Your response should be every line from the entries that includes the string "constraint".

Records drawn from a dataset
---
`src/rtl/ddr_package.sv`:
```
// ---------------------------------------------------------------------------
// ddr_package
// Shared definitions for the DDR power-up / initialisation sequencer:
//   - ddr_state_e : sequencer state encoding
//   - clamp_min1  : raises a timing parameter to at least one cycle
//   - max_int     : larger of two integers (used to size the counters)
// ---------------------------------------------------------------------------
package ddr_package;

  typedef enum logic [2:0] {
    ST_IDLE     = 3'd0,
    ST_RST_LOW  = 3'd1,
    ST_CKE_WAIT = 3'd2,
    ST_CKE_RAMP = 3'd3,
    ST_XPR_WAIT = 3'd4,
    ST_DONE     = 3'd5
  } ddr_state_e;

  // A phase must last at least one cycle, so smaller requests are raised to 1.
  function automatic int clamp_min1(input int value);
    if (value < 32'sd1) begin
      return 32'sd1;
    end else begin
      return value;
    end
  endfunction

  function automatic int max_int(input int a, input int b);
    if (a > b) begin
      return a;
    end else begin
      return b;
    end
  endfunction

endpackage

```
`src/rtl/ddr_init_sequencer_if.sv`:
```
// ---------------------------------------------------------------------------
// ddr_init_sequencer_if
// Control/status bundle of the DDR init sequencer.
//   start      : single-cycle re-init request        (controller -> sequencer)
//   clk_stable : DRAM clock is stable                 (controller -> sequencer)
//   reset_n    : DRAM reset, active-low               (sequencer -> DRAM)
//   cke        : per-rank clock enable                (sequencer -> DRAM)
//   busy       : sequence in progress                 (sequencer -> controller)
//   init_done  : initialisation complete              (sequencer -> controller)
//   timeout    : sticky watchdog flag                 (sequencer -> controller)
// Modports: master = controller side, slave = sequencer side.
// ---------------------------------------------------------------------------
interface ddr_init_sequencer_if #(
  parameter int NUM_RANKS = 2
);
  logic                 start;
  logic                 clk_stable;
  logic                 reset_n;
  logic [NUM_RANKS-1:0] cke;
  logic                 busy;
  logic                 init_done;
  logic                 timeout;

  modport master (
    output start, clk_stable,
    input  reset_n, cke, busy, init_done, timeout
  );

  modport slave (
    input  start, clk_stable,
    output reset_n, cke, busy, init_done, timeout
  );
endinterface

```
`src/rtl/ddr_init_timer.sv`:
```
// ---------------------------------------------------------------------------
// ddr_init_timer
// Loadable saturating down-counter.
//   clock, reset : rising-edge clock, asynchronous active-high reset
//   load         : load load_value (has priority over enable)
//   load_value   : value loaded into the counter
//   enable       : decrement by one, stopping at zero
//   expired      : counter is zero
// Loading N-1 makes expired true in the N-th enabled cycle after the load.
// ---------------------------------------------------------------------------
module ddr_init_timer #(
  parameter int WIDTH = 8
) (
  input  logic             clock,
  input  logic             reset,
  input  logic             load,
  input  logic [WIDTH-1:0] load_value,
  input  logic             enable,
  output logic             expired
);

  logic [WIDTH-1:0] count_r;

  // Counter register: load, else saturating decrement.
  always_ff @(posedge clock or posedge reset) begin
    if (reset) begin
      count_r <= {WIDTH{1'b0}};
    end else if (load) begin
      count_r <= load_value;
    end else if (enable && (count_r != {WIDTH{1'b0}})) begin
      count_r <= count_r - {{(WIDTH-1){1'b0}}, 1'b1};
    end else begin
      count_r <= count_r;
    end
  end

  assign expired = (count_r == {WIDTH{1'b0}});

endmodule

```
`src/rtl/ddr_init_sequencer.sv`:
```
// ---------------------------------------------------------------------------
// ddr_init_sequencer
// DRAM power-up sequencer: holds reset_n low, releases it, raises CKE rank by
// rank, waits tXPR and reports init_done. A watchdog aborts to IDLE with a
// sticky timeout flag if the sequence stalls.
//   clock : rising-edge clock
//   reset : asynchronous active-high reset
//   bus   : control/status bundle (slave side), see ddr_init_sequencer_if
// All outputs are registered and computed from the next state, so they
// change on the same edge as the state and clear asynchronously on reset.
// ---------------------------------------------------------------------------
module ddr_init_sequencer
  import ddr_package::*;
#(
  parameter int NUM_RANKS  = 2,
  parameter int T_RESET    = 20,
  parameter int T_CKE      = 50,
  parameter int T_STAGGER  = 0,
  parameter int T_XPR      = 30,
  parameter int TIMEOUT    = 1000,
  parameter int AUTO_START = 1
) (
  input logic                 clock,
  input logic                 reset,
  ddr_init_sequencer_if.slave bus
);

  localparam int TR   = clamp_min1(T_RESET);
  localparam int TC   = clamp_min1(T_CKE);
  localparam int TX   = clamp_min1(T_XPR);
  localparam int TO   = clamp_min1(TIMEOUT);
  localparam int SG   = (T_STAGGER < 32'sd0) ? 32'sd0 : T_STAGGER;
  localparam int MAXP = max_int(max_int(max_int(TR, TC), max_int(TX, TO)), SG);
  localparam int CW   = $clog2(MAXP) + 32'sd1;

  localparam logic [CW-1:0] RST_LOAD  = CW'(TR - 32'sd1);
  localparam logic [CW-1:0] CKE_LOAD  = CW'(TC - 32'sd1);
  localparam logic [CW-1:0] STAG_LOAD = CW'(clamp_min1(SG) - 32'sd1);
  // tXPR is measured from the last CKE rise; the ramp's final cycle is its
  // first cycle, so XPR_WAIT itself lasts TX-1 cycles (skipped when TX=1).
  localparam logic [CW-1:0] XPR_LOAD  = CW'((TX >= 32'sd2) ? (TX - 32'sd2) : 32'sd0);
  localparam logic [CW-1:0] WD_LOAD   = CW'(TO - 32'sd1);
  localparam logic [NUM_RANKS-1:0] CKE_FIRST =
    (SG == 32'sd0) ? {NUM_RANKS{1'b1}} : NUM_RANKS'(1'b1);

  ddr_state_e           state_r, state_s;
  logic [NUM_RANKS-1:0] cke_r, cke_s;
  logic                 timeout_r, timeout_s;
  logic                 reset_n_r, busy_r, init_done_r, first_r;
  logic                 phase_load_s, phase_en_s, phase_expired_s;
  logic [CW-1:0]        phase_value_s;
  logic                 wd_load_s, wd_en_s, wd_expired_s;

  ddr_init_timer #(.WIDTH(CW)) phase_timer (
    .clock      (clock),
    .reset      (reset),
    .load       (phase_load_s),
    .load_value (phase_value_s),
    .enable     (phase_en_s),
    .expired    (phase_expired_s)
  );

  ddr_init_timer #(.WIDTH(CW)) watchdog_timer (
    .clock      (clock),
    .reset      (reset),
    .load       (wd_load_s),
    .load_value (WD_LOAD),
    .enable     (wd_en_s),
    .expired    (wd_expired_s)
  );

  // Next-state, timer control and next output values.
  always_comb begin
    state_s       = state_r;
    cke_s         = cke_r;
    timeout_s     = timeout_r;
    phase_load_s  = 1'b0;
    phase_value_s = {CW{1'b0}};
    phase_en_s    = 1'b0;
    wd_load_s     = 1'b0;
    wd_en_s       = 1'b0;
    case (state_r)
      ST_IDLE, ST_DONE: begin
        // Auto-start fires only on the first cycle after reset release.
        if (bus.start || ((state_r == ST_IDLE) && first_r && (AUTO_START != 32'sd0))) begin
          state_s       = ST_RST_LOW;
          cke_s         = {NUM_RANKS{1'b0}};
          timeout_s     = 1'b0;
          phase_load_s  = 1'b1;
          phase_value_s = RST_LOAD;
          wd_load_s     = 1'b1;
        end else begin
          state_s = state_r;
        end
      end
      ST_RST_LOW, ST_CKE_WAIT, ST_CKE_RAMP, ST_XPR_WAIT: begin
        wd_en_s = 1'b1;
        if (wd_expired_s) begin
          state_s   = ST_IDLE;
          cke_s     = {NUM_RANKS{1'b0}};
          timeout_s = 1'b1;
        end else if (state_r == ST_RST_LOW) begin
          // Reset time only accrues while the DRAM clock is stable.
          cke_s      = {NUM_RANKS{1'b0}};
          phase_en_s = bus.clk_stable;
          if (bus.clk_stable && phase_expired_s) begin
            state_s       = ST_CKE_WAIT;
            phase_load_s  = 1'b1;
            phase_value_s = CKE_LOAD;
          end else begin
            state_s = ST_RST_LOW;
          end
        end else if (!bus.clk_stable) begin
          // Losing the clock after reset release restarts the reset phase.
          state_s       = ST_RST_LOW;
          cke_s         = {NUM_RANKS{1'b0}};
          phase_load_s  = 1'b1;
          phase_value_s = RST_LOAD;
        end else begin
          phase_en_s = 1'b1;
          case (state_r)
            ST_CKE_WAIT: begin
              if (phase_expired_s) begin
                state_s       = ST_CKE_RAMP;
                cke_s         = CKE_FIRST;
                phase_load_s  = 1'b1;
                phase_value_s = STAG_LOAD;
              end else begin
                state_s = ST_CKE_WAIT;
              end
            end
            ST_CKE_RAMP: begin
              if (&cke_r) begin
                state_s       = (TX == 32'sd1) ? ST_DONE : ST_XPR_WAIT;
                phase_load_s  = 1'b1;
                phase_value_s = XPR_LOAD;
              end else if (phase_expired_s) begin
                // Next rank rises; earlier ranks stay set.
                cke_s         = cke_r | (cke_r << 1'b1);
                phase_load_s  = 1'b1;
                phase_value_s = STAG_LOAD;
              end else begin
                state_s = ST_CKE_RAMP;
              end
            end
            ST_XPR_WAIT: begin
              if (phase_expired_s) begin
                state_s = ST_DONE;
              end else begin
                state_s = ST_XPR_WAIT;
              end
            end
            default: begin
              state_s = ST_IDLE;
              cke_s   = {NUM_RANKS{1'b0}};
            end
          endcase
        end
      end
      default: begin
        state_s = ST_IDLE;
        cke_s   = {NUM_RANKS{1'b0}};
      end
    endcase
  end

  // State and registered outputs.
  always_ff @(posedge clock or posedge reset) begin
    if (reset) begin
      state_r     <= ST_IDLE;
      cke_r       <= {NUM_RANKS{1'b0}};
      timeout_r   <= 1'b0;
      reset_n_r   <= 1'b0;
      busy_r      <= 1'b0;
      init_done_r <= 1'b0;
      first_r     <= 1'b1;
    end else begin
      state_r     <= state_s;
      cke_r       <= cke_s;
      timeout_r   <= timeout_s;
      reset_n_r   <= (state_s == ST_CKE_WAIT) || (state_s == ST_CKE_RAMP) ||
                     (state_s == ST_XPR_WAIT) || (state_s == ST_DONE);
      busy_r      <= (state_s == ST_RST_LOW) || (state_s == ST_CKE_WAIT) ||
                     (state_s == ST_CKE_RAMP) || (state_s == ST_XPR_WAIT);
      init_done_r <= (state_s == ST_DONE);
      first_r     <= 1'b0;
    end
  end

  assign bus.reset_n   = reset_n_r;
  assign bus.cke       = cke_r;
  assign bus.busy      = busy_r;
  assign bus.init_done = init_done_r;
  assign bus.timeout   = timeout_r;

endmodule

```
`src/flat_wrapper.sv`:
```
// flat-port wrapper written by rule: the top's interface ports become plain ports
module ddr_init_sequencer_flat import ddr_package::*;
#(
  parameter int NUM_RANKS  = 2,
  parameter int T_RESET    = 20,
  parameter int T_CKE      = 50,
  parameter int T_STAGGER  = 0,
  parameter int T_XPR      = 30,
  parameter int TIMEOUT    = 1000,
  parameter int AUTO_START = 1
)
  (clock, reset, bus_start, bus_clk_stable, bus_reset_n, bus_cke, bus_busy, bus_init_done, bus_timeout);
  ddr_init_sequencer_if #(.NUM_RANKS(NUM_RANKS)) bus_i ();
  input logic clock;
  input logic reset;
  input wire logic [$bits(bus_i.start)-1:0] bus_start;
  input wire logic [$bits(bus_i.clk_stable)-1:0] bus_clk_stable;
  output wire logic [$bits(bus_i.reset_n)-1:0] bus_reset_n;
  output wire logic [$bits(bus_i.cke)-1:0] bus_cke;
  output wire logic [$bits(bus_i.busy)-1:0] bus_busy;
  output wire logic [$bits(bus_i.init_done)-1:0] bus_init_done;
  output wire logic [$bits(bus_i.timeout)-1:0] bus_timeout;
  assign bus_i.start = bus_start;
  assign bus_i.clk_stable = bus_clk_stable;
  assign bus_reset_n = bus_i.reset_n;
  assign bus_cke = bus_i.cke;
  assign bus_busy = bus_i.busy;
  assign bus_init_done = bus_i.init_done;
  assign bus_timeout = bus_i.timeout;
  ddr_init_sequencer #(.NUM_RANKS(NUM_RANKS), .T_RESET(T_RESET), .T_CKE(T_CKE), .T_STAGGER(T_STAGGER), .T_XPR(T_XPR), .TIMEOUT(TIMEOUT), .AUTO_START(AUTO_START)) u_core (.clock(clock), .reset(reset), .bus(bus_i));
endmodule
```
`config.mk`:
```
export PLATFORM = sky130hd
export DESIGN_NAME = ddr_init_sequencer_flat
export DESIGN_NICKNAME = d
export VERILOG_FILES = /design/src/rtl/ddr_package.sv /design/src/rtl/ddr_init_sequencer_if.sv /design/src/rtl/ddr_init_timer.sv /design/src/rtl/ddr_init_sequencer.sv /design/src/flat_wrapper.sv
export SDC_FILE = /design/constraint.sdc
export NUM_CORES = 1
export LEC_CHECK = 0
export ABC_CLOCK_PERIOD_IN_PS = 3300
export BUFFER_PORTS_ARGS = -buffer_cell sky130_fd_sc_hd__buf_2
export CORE_AREA = 5 5 83 85
export DETAILED_ROUTE_END_ITERATION = 10
export DIE_AREA = 0 0 88 90
export PLACE_DENSITY = 0.53
export SYNTH_ARGS = -nofsm -noshare
export SYNTH_HDL_FRONTEND = slang
export SYNTH_SLANG_ARGS = --single-unit
```
`constraint.sdc`:
```
create_clock -name clock -period 3.3 [get_ports clock]
set_input_delay 0.495 -clock clock [delete_from_list [all_inputs] [get_ports clock]]
set_output_delay 0.495 -clock clock [all_outputs]
set_load 0.01 [all_outputs]
```
==> flow_metrics.py <==
metrics = {
    "timing": {
        "worst_pin_slew_ns": 0.597,
        "grt_setup_unrepaired": "false",
        "slew_viol_final": 0,
        "tns_ns": 0,
        "final.min_clock_period_ns": 2.23,
        "fmax_mhz": 448,
        "worst_slack_ns": 1.07,
        "relSlewSlack_pct": 60.2,
        "setup_viol": 0,
        "finalHoldViolCount": 0,
        "skew_ns": 0.00952,
        "fin_crit_sh_pct": 67.7,
    },
    "logic_synthesis": {
        "synth_cell_types": 60,
        "synth_nets": 217,
        "synthMuxAreaShare_pct": 0,
        "synth_seq_cells": 32,
        "synthesis.area_mm2": 0.00202,
        "synthAdderAreaFrac_pct": 1.86,
        "yosys_warnings": 0,
        "synth_top_area_share_pct": 38.4,
        "synth_xor_xnor_area_share_pct": 6.99,
        "synth_top_family_by_area": "simple AND/OR/NAND/NOR gates",
        "synth_area_leaders": "dfrtp_1 38%, nor2_1 5.2%, xor2_1 3.9%, a21oi_1 3.5%, nand2_1 3.2%",
        "synth_area_per_cell_um2": 9.63,
        "ys_dominant_reg_cell": "dfrtp_1",
        "async_reset_ff_share_pct": 100,
        "yosysTopAreaCell": "dfrtp_1",
        "synth-seq-area-share_pct": 39.7,
        "synth_edf_count": 0,
        "yosys.area_share.simple_pct": 27.9,
        "synthCells": 210,
        "synth_compound_area_share_pct": 19.2,
    },
    "finish": {
        "area_delta_synth_final_pct": 10.7,
        "multi_input_area_mm2": 0.00113,
        "final_common_cell": "dfrtp_1",
        "seq_area_um2": 802,
        "num_antenna_cells": 0,
        "final_cell_mix": "31 x dfrtp_1, 28 x nor2_1, 17 x nand2_1",
        "num-nets-final": 228,
        "n_fill_cell": 622,
        "final_util_pct": 36.5,
        "stdcell_area_mm2": 0.00224,
        "finalNonFillerCells": 299,
        "final_layout_size_suffix_gt1_share_pct": 19.4,
    },
    "clock_tree": {
        "hold_buffers": 0,
        "root_buffer": "clkbuf_8",
        "cts_tree": "done",
        "post-cts-setup-buffers": 0,
        "cts-htree-levels": 2,
        "post_cts_resized": 0,
        "cts_buffer_depth": 2,
        "clock_latency_ns": 0.28,
        "numClockSinks": 32,
        "numCtsBuffers": 5,
        "clk_pin_slew_worst_paths_ns": 0.07,
    },
    "placement": {
        "hpwl_um": 2930,
        "dp_cells": 291,
        "portBuffers": 9,
        "placed_cell_area_mm2": 0.00213,
        "gp_congestion": 0.785,
        "place_ws_ns": 1.03,
    },
    "setup_path": {
        "path_cells": "inv_1, ha_1, nor4b_1, and3_1, a221oi_2, o311ai_4, and2_4, o21ai_2",
        "critPathTopFamily": "simple AND/OR/NAND/NOR gates",
        "rr_worst_depth": 8,
        "reg2reg_to": "u_core.bus.busy",
        "crit_buf_inv": 1,
        "setup.worst_path.end_class": "flop",
        "slowest_stage": "and3_1",
        "r2r_slack_ns": 1.07,
        "r2r_start": "u_core.phase_timer.count_r[0]",
        "crit_fanout": 8,
        "critPathKind": "flop to flop",
        "required_ns": 3.48,
        "max_stage_delay_ns": 0.47,
        "cp.arrival_ns": 2.41,
        "critPathLaunchType": "flop",
    },
    "grt": {
        "grt.overflow.total": 0,
        "grt_use_met3_pct": 2.38,
        "grtUsageTotal_pct": 11.6,
        "antenna_found_initial": 0,
        "grt_pass1_wl_um": 7360,
        "grt_use_met2_pct": 17.2,
        "met1_usage_pct": 16.4,
        "first_global_vias": 1499,
        "grt.busiest_layer": "met2",
        "grt_max_degree": 33,
    },
    "power_and_ir_drop": {
        "seqPwrFrac_pct": 37.8,
        "p_sw_mw": 0.609,
        "ir_drop_mv": 0.222,
        "leakage_nw": 0.932,
        "clkPwrFrac_pct": 24.1,
        "p_int_mw": 0.950,
        "comb_power_share_pct": 38.1,
        "power_density_mw_per_mm2": 696,
        "swShare_pct": 39.1,
    },
    "route": {
        "drt_iter0_drc": 75,
        "wl_per_cell_um": 13.7,
        "drt-total-wl_um": 4100,
        "dr_total_vias": 1524,
        "drt-pass1-iter-count": 4,
        "viasPerCell": 5.10,
        "ant_nets": 0,
        "drc": 0,
    },
    "die": {
        "die_w_um": 88,
        "die-area_mm2": 0.00792,
        "io_pins": 10,
        "coreArea_mm2": 0.00613,
        "die_h_um": 90,
        "num_rows": 29,
        "initial_core_util_pct": 33.0,
    },
    "run": {
        "cap_violations": 0,
    },
    "min_path": {
        "hp-class": "input port to async pin",
    },
    "status": {
        "outcome": "complete, no violations",
    },
}
-- synth_stat cells (2+ instances only) --
cell type	number
o21ai_2	2
nand2b_1	5
nand2_1	17
inv_1	11
and2_4	2
o21ai_1	3
or3_1	2
buf_6	2
buf_2	2
ha_1	3
nor2_2	2
xor2_1	9
nor2_1	28
nor3_1	7
o21ai_0	7
xnor2_1	4
and3_1	5
nand4_1	3
o22a_1	2
a311oi_1	2
nand3_1	8
dfrtp_1	31
a31oi_1	2
a21oi_1	14
nor2b_1	2
-- metrics by stage --
| stage | hold WS (ns) | power [mW] |
|---|---|---|
| 5_1_grt | 0.324 | 1.69 |
| 6_report | 0.286 | 1.56 |
| 3_3_place_gp | 0.510 | 1.19 |
| 2_1_floorplan | 0.499 | 1.07 |
| 3_5_place_dp | 0.515 | 1.20 |
| 4_1_cts | 0.297 | 1.58 |
-- kinds of logic after synthesis --
logic type | count (synthesis)
AOI/OAI and AO/OA | 48
xor gates and xnor gates | 14
adders and majority gates | 3
buffers and inverters | 17
DFF | 32
other | 1
and+or+nand+nor | 95
-- state kept, by name, indices dropped and copies added (netlist names) --
register	flops
u_core.bus.busy	1
u_core.state_r	3
u_core.bus.reset_n	1
u_core.phase_timer.count_r	11
u_core.bus.cke	2
u_core.bus.init_done	1
u_core.bus.timeout	1
u_core.watchdog_timer.count_r	11
u_core.first_r	1
-- layout make-up --
| class | count | area share [%] |
|---|---|---|
| Multi-Input combinational cell | 161 | 50.7 |
| Sequential cell | 32 | 35.8 |
| Tap cell | 77 | 4.30 |
| Clock buffer | 5 | 3.07 |
| Timing Repair Buffer | 10 | 2.35 |
| Clock inverter | 3 | 1.90 |
| Inverter | 11 | 1.84 |
-- metal layers --
layer,routed length (um),vias to the layer above,part of all wire [%]
met2,1900,28,46
met1,1970,722,48
met5,0,-,0
li1,-,768,-
met3,171,6,4.2
met4,60,0,1.5
-- worst min-delay path: cells and delay by family --
kind | cells | cell delay [ns]
buffers and inverters | 3 | 0.49
-- power by group through the flow --
stage | clock, mW | sequential, mW | combinational (mW)
2_1_floorplan | 0 | 0.569 | 0.503
3_3_place_gp | 0 | 0.595 | 0.597
3_5_place_dp | 0 | 0.594 | 0.601
4_1_cts | 0.389 | 0.588 | 0.602
5_1_grt | 0.407 | 0.606 | 0.681
6_report | 0.375 | 0.589 | 0.594
-- how the worst max path moves through the flow --
stage | from | endpoint | slack, ns | cells past startpoint
2_1_floorplan | u_core.phase_timer.count_r[0] | u_core.phase_timer.count_r[0] | 1.39 | 9
3_5_place_dp | u_core.phase_timer.count_r[0] | u_core.bus.busy | 1.03 | 8
5_1_grt | u_core.phase_timer.count_r[0] | u_core.phase_timer.count_r[2] | 0.87 | 8
3_3_place_gp | u_core.phase_timer.count_r[0] | u_core.bus.busy | 1.11 | 8
6_report | u_core.phase_timer.count_r[0] | u_core.bus.busy | 1.07 | 8
4_1_cts | u_core.phase_timer.count_r[0] | u_core.phase_timer.count_r[0] | 1.05 | 8
Note: power is estimated with default switching activity, not from simulation.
---
TASK OUTPUT:
export SDC_FILE = /design/constraint.sdc
`constraint.sdc`:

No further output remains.